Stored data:
────────────────────

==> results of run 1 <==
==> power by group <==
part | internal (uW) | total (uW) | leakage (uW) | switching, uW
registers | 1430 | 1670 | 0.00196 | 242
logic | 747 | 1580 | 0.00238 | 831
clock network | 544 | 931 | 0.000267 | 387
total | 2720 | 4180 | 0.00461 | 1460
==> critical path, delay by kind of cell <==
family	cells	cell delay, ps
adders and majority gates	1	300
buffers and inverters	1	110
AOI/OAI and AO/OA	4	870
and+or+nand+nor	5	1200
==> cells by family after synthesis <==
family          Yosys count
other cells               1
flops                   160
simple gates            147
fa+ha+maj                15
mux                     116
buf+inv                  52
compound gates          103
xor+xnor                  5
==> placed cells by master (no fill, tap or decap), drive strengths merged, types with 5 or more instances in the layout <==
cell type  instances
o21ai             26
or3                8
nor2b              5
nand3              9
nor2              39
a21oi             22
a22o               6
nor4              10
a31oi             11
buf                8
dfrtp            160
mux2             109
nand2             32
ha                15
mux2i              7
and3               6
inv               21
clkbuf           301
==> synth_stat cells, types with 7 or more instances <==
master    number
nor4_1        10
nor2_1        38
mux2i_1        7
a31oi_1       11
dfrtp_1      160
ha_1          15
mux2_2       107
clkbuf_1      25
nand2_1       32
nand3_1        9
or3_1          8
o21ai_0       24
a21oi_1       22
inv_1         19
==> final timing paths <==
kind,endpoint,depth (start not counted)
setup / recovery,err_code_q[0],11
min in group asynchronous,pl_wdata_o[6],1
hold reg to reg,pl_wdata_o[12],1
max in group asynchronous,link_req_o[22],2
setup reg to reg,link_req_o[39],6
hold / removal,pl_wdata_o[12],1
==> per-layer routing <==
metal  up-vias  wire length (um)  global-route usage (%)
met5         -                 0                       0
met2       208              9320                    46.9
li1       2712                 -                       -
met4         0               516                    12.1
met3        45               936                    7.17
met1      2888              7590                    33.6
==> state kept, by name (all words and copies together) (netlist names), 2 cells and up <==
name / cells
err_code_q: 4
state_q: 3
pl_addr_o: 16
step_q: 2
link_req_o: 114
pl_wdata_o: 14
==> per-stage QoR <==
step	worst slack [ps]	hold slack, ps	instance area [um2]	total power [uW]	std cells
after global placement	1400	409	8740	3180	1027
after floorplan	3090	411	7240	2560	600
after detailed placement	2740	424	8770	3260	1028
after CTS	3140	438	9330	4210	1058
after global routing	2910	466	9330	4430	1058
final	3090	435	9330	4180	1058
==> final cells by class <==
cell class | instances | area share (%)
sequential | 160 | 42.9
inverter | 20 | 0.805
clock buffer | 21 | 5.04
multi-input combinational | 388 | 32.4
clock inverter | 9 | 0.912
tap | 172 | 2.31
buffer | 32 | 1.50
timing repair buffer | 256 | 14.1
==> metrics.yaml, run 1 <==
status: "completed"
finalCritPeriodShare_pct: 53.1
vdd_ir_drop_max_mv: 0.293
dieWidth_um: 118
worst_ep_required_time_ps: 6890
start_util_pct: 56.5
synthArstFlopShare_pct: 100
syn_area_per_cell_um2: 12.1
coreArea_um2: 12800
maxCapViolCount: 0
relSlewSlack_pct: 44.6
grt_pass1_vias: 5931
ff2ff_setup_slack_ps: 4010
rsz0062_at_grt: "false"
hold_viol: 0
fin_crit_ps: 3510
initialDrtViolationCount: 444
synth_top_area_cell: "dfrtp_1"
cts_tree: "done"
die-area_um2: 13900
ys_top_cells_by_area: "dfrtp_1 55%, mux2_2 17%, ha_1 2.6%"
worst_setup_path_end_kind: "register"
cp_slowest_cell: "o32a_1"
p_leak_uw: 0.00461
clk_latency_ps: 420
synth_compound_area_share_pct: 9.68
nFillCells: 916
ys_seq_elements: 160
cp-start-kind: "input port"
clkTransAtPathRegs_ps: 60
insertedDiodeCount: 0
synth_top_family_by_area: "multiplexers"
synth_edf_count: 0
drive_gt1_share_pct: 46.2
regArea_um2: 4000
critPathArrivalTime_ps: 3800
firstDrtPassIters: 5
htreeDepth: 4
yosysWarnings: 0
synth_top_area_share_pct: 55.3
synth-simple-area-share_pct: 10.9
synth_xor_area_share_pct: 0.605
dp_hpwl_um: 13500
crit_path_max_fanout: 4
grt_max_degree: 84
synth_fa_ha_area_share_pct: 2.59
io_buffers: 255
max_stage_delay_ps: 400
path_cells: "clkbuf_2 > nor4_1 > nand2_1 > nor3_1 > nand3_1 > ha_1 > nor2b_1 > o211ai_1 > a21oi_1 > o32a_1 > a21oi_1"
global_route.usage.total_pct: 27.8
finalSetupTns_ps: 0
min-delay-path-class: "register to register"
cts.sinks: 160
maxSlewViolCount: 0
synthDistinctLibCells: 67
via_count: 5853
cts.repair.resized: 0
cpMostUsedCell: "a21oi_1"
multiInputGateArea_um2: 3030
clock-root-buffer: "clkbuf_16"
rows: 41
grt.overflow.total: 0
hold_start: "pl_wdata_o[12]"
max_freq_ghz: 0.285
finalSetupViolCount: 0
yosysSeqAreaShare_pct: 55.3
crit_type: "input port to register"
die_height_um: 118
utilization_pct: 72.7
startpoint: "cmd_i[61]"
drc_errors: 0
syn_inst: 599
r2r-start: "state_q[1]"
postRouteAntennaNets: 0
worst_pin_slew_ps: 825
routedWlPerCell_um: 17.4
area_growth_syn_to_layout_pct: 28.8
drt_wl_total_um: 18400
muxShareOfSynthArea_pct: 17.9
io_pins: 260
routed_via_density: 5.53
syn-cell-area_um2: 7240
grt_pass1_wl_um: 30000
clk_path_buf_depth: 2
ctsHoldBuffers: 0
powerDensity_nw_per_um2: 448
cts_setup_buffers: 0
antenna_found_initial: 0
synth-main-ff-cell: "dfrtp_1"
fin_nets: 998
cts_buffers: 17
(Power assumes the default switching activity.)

────────────────────

**Task to carry out**: Beginning at the line that holds "yosysSeqAreaShare_pct: 55.3", reproduce the lines exactly up to and including the final line of the entries.

**Answer for this exercise**:
yosysSeqAreaShare_pct: 55.3
crit_type: "input port to register"
die_height_um: 118
utilization_pct: 72.7
startpoint: "cmd_i[61]"
drc_errors: 0
syn_inst: 599
r2r-start: "state_q[1]"
postRouteAntennaNets: 0
worst_pin_slew_ps: 825
routedWlPerCell_um: 17.4
area_growth_syn_to_layout_pct: 28.8
drt_wl_total_um: 18400
muxShareOfSynthArea_pct: 17.9
io_pins: 260
routed_via_density: 5.53
syn-cell-area_um2: 7240
grt_pass1_wl_um: 30000
clk_path_buf_depth: 2
ctsHoldBuffers: 0
powerDensity_nw_per_um2: 448
cts_setup_buffers: 0
antenna_found_initial: 0
synth-main-ff-cell: "dfrtp_1"
fin_nets: 998
cts_buffers: 17
(Power assumes the default switching activity.)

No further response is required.